Theorem: Fix a field ${\displaystyle K}$, and let ${\displaystyle E}$ be a row-finite graph. Then the following hold:

1. The function ${\displaystyle H\mapsto I_H}$ is a lattice isomorphism from the lattice of saturated hereditary subsets of ${\displaystyle E}$ onto the lattice of graded ideals of ${\displaystyle L_K(E)}$ with inverse given by ${\displaystyle I\mapsto \{v\in E^0:p_v\in I\}}$.

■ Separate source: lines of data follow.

--- config.mk ---
export PLATFORM = sky130hd
export DESIGN_NAME = modulator_am
export DESIGN_NICKNAME = d
export VERILOG_FILES = /design/src/rtl/modulator_am.sv
export SDC_FILE = /design/constraint.sdc
export NUM_CORES = 1
export LEC_CHECK = 0
export CORE_UTILIZATION = 45
export CTS_BUF_LIST = sky130_fd_sc_hd__clkbuf_2
export CTS_CLUSTER_DIAMETER = 50
export DETAILED_ROUTE_END_ITERATION = 8
export PLACE_DENSITY_LB_ADDON = 0.15
export SYNTH_ARGS = -nofsm -noshare
export SYNTH_HDL_FRONTEND = slang
export SYNTH_SLANG_ARGS = --single-unit
--- constraint.sdc ---
create_clock -name clk -period 2.89 [get_ports clk]
set_input_delay 0.289 -clock clk [delete_from_list [all_inputs] [get_ports clk]]
set_output_delay 0.289 -clock clk [all_outputs]
set_load 0.005 [all_outputs]
--- src/rtl/modulator_am.sv ---
// modulator_am: PWM amplitude modulator that pops one FIFO sample per period and
// emits its duty-cycle-encoded bit alongside bclk, nsync and symb_clk framing clocks.
module modulator_am #(
    parameter int PARAMETER01 = 10,
    parameter int PARAMETER02 = 255,
    parameter int PARAMETER03 = 8
) (
    input  logic                   clk,
    input  logic                   rst,
    input  logic                   enable,
    input  logic [PARAMETER03-1:0] sample,
    input  logic                   empty,
    output logic                   read,
    output logic                   nsync,
    output logic                   bclk,
    output logic                   pwm,
    output logic                   symb_clk
);
    localparam int P1 = PARAMETER01;
    localparam int P2 = PARAMETER02;
    localparam int W  = PARAMETER03;
    localparam int N  = P1 * P2;
    localparam int PW = $clog2(P1);
    localparam int SW = $clog2(P2);
    localparam int CW = $clog2(N);
    localparam int MW = (W > SW) ? W : SW;

    logic [PW-1:0] p;
    logic [SW-1:0] s;
    logic [W-1:0]  sample_reg;
    logic          run;
    logic          p_last;
    logic          s_last;
    logic          load;
    logic [CW-1:0] c;

    assign p_last = p == PW'(P1 - 1);
    assign s_last = s == SW'(P2 - 1);
    assign load   = p_last & s_last;
    assign c      = CW'(s) * CW'(P1) + CW'(p);

    // Idle and reset both park the counters on the load cycle so restart pops at once.
    always_ff @(posedge clk or negedge rst) begin
        if (!rst) begin
            p          <= PW'(P1 - 1);
            s          <= SW'(P2 - 1);
            sample_reg <= '0;
            run        <= 1'b0;
        end else if (!enable) begin
            p   <= PW'(P1 - 1);
            s   <= SW'(P2 - 1);
            run <= 1'b0;
        end else begin
            run <= 1'b1;
            p   <= p_last ? '0 : p + PW'(1);
            if (p_last)
                s <= s_last ? '0 : s + SW'(1);
            if (load)
                sample_reg <= empty ? '0 : sample;
        end
    end

    // At the load state bclk/nsync/symb_clk already decode to idle; only pwm needs gating.
    always_comb begin
        read     = rst & enable & load & ~empty;
        pwm      = run & (MW'(s) < MW'(sample_reg));
        nsync    = s != '0;
        bclk     = p < PW'(P1 / 2);
        symb_clk = c < CW'(N / 2);
    end
endmodule

# Word level (Yosys, flattened, before mapping)

Index checks and enable logic that the tools add are counted.
Widths: inputs -> output; s select.

Input bits: 12
Register bits after elaboration: 21

Muxes and demuxes: 7
Add/subtract/negate cells: 3
$mul: 1
Magnitude comparators: 3
Bitwise operators: 6
Equal/unequal tests: 3
Reductions and logical operators: 2

Operators by type and width:

| operator             | count |
|---|---|
| $mux 8               | 4 |
| $add 12x4->12        | 1 |
| $lt 12x11->1 const B | 1 |
| $mul 8x3->11 const B | 1 |
| $add 8x1->8 const B  | 1 |
| $eq 8x8->1 const B   | 1 |
| $lt 8x8->1           | 1 |
| $mux 4               | 2 |
| $reduce_bool 8->1    | 1 |
| $and 1x1->1          | 5 |
| $add 4x1->4 const B  | 1 |
| $eq 4x4->1 const B   | 1 |
| $lt 4x3->1 const B   | 1 |
| $ne 2x1->1 const B   | 1 |
| $reduce_and 2->1     | 1 |
| $mux 1               | 1 |
| $not 1->1            | 1 |

# Depth between registers and ports, before layout

Gate-level depths: netlist of the first run.

Depth in word-level cells: 4
Mapped depth: 9
Mapped depth without buffers: 9

# Worst setup path after synthesis of the first run

Ideal clock, no wire load.

Path kind: reg-to-output
Start point: register s[1]
End point: output symb_clk
Arrival: 2.617 ns
Stages on the path, launching flop included: 10
Setup slack: -0.016 ns
Cells stage by stage: dfstp_2 > ha_1 > ha_1 > fa_1 > xor2_1 > nand2_1 > nor3_1 > and4_1 > mux2_2 > o211a_1

Word-level cells in the longest chain between the ends: 3

Ends and longest elaborated chain:

| element                | RTL line | text |
|---|---|---|
| start, declared        | 29       | `logic [SW-1:0] s;` |
| start signal, assigned | 46       | `s <= SW'(P2 - 1);` |
| start signal, assigned | 51       | `s <= SW'(P2 - 1);` |
| start signal, assigned | 57       | `s <= s_last ? '0 : s + SW'(1);` |
| $mul 8x3->11           | 40       | `assign c = CW'(s) * CW'(P1) + CW'(p);` |
| $add 12x4->12          | 40       |  |
| $lt 12x11->1           | 69       | `symb_clk = c < CW'(N / 2);` |
| end, declared          | 17       | `output logic symb_clk` |

No other way between the ends.

# Worst setup path after layout of the first run

Ends and elaborated chain as after synthesis.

2. For any saturated hereditary subset ${\displaystyle H}$, the quotient ${\displaystyle L_K(E)/I_H}$ is ${\displaystyle *}$-isomorphic to ${\displaystyle L_K(E\setminus H)}$, where ${\displaystyle E\setminus H}$ is the subgraph of ${\displaystyle E}$ with vertex set ${\displaystyle (E\setminus H{)}^0:=E^0\setminus H}$ and edge set ${\displaystyle (E\setminus H{)}^1:=E^1\setminus r^{-1}(H)}$.
3. For any saturated hereditary subset ${\displaystyle H}$, the ideal ${\displaystyle I_H}$ is Morita equivalent to ${\displaystyle L_K(E_H)}$, where ${\displaystyle E_H}$ is the subgraph of ${\displaystyle E}$ with vertex set ${\displaystyle E_H^0:=H}$ and edge set ${\displaystyle E_H^1:=s^{-1}(H)}$.
4. If ${\displaystyle E}$ satisfies Condition (K), then every ideal of ${\displaystyle L_K(E)}$ is graded, and the ideals of ${\displaystyle L_K(E)}$ are in one-to-one correspondence with the saturated hereditary subsets of ${\displaystyle E}$.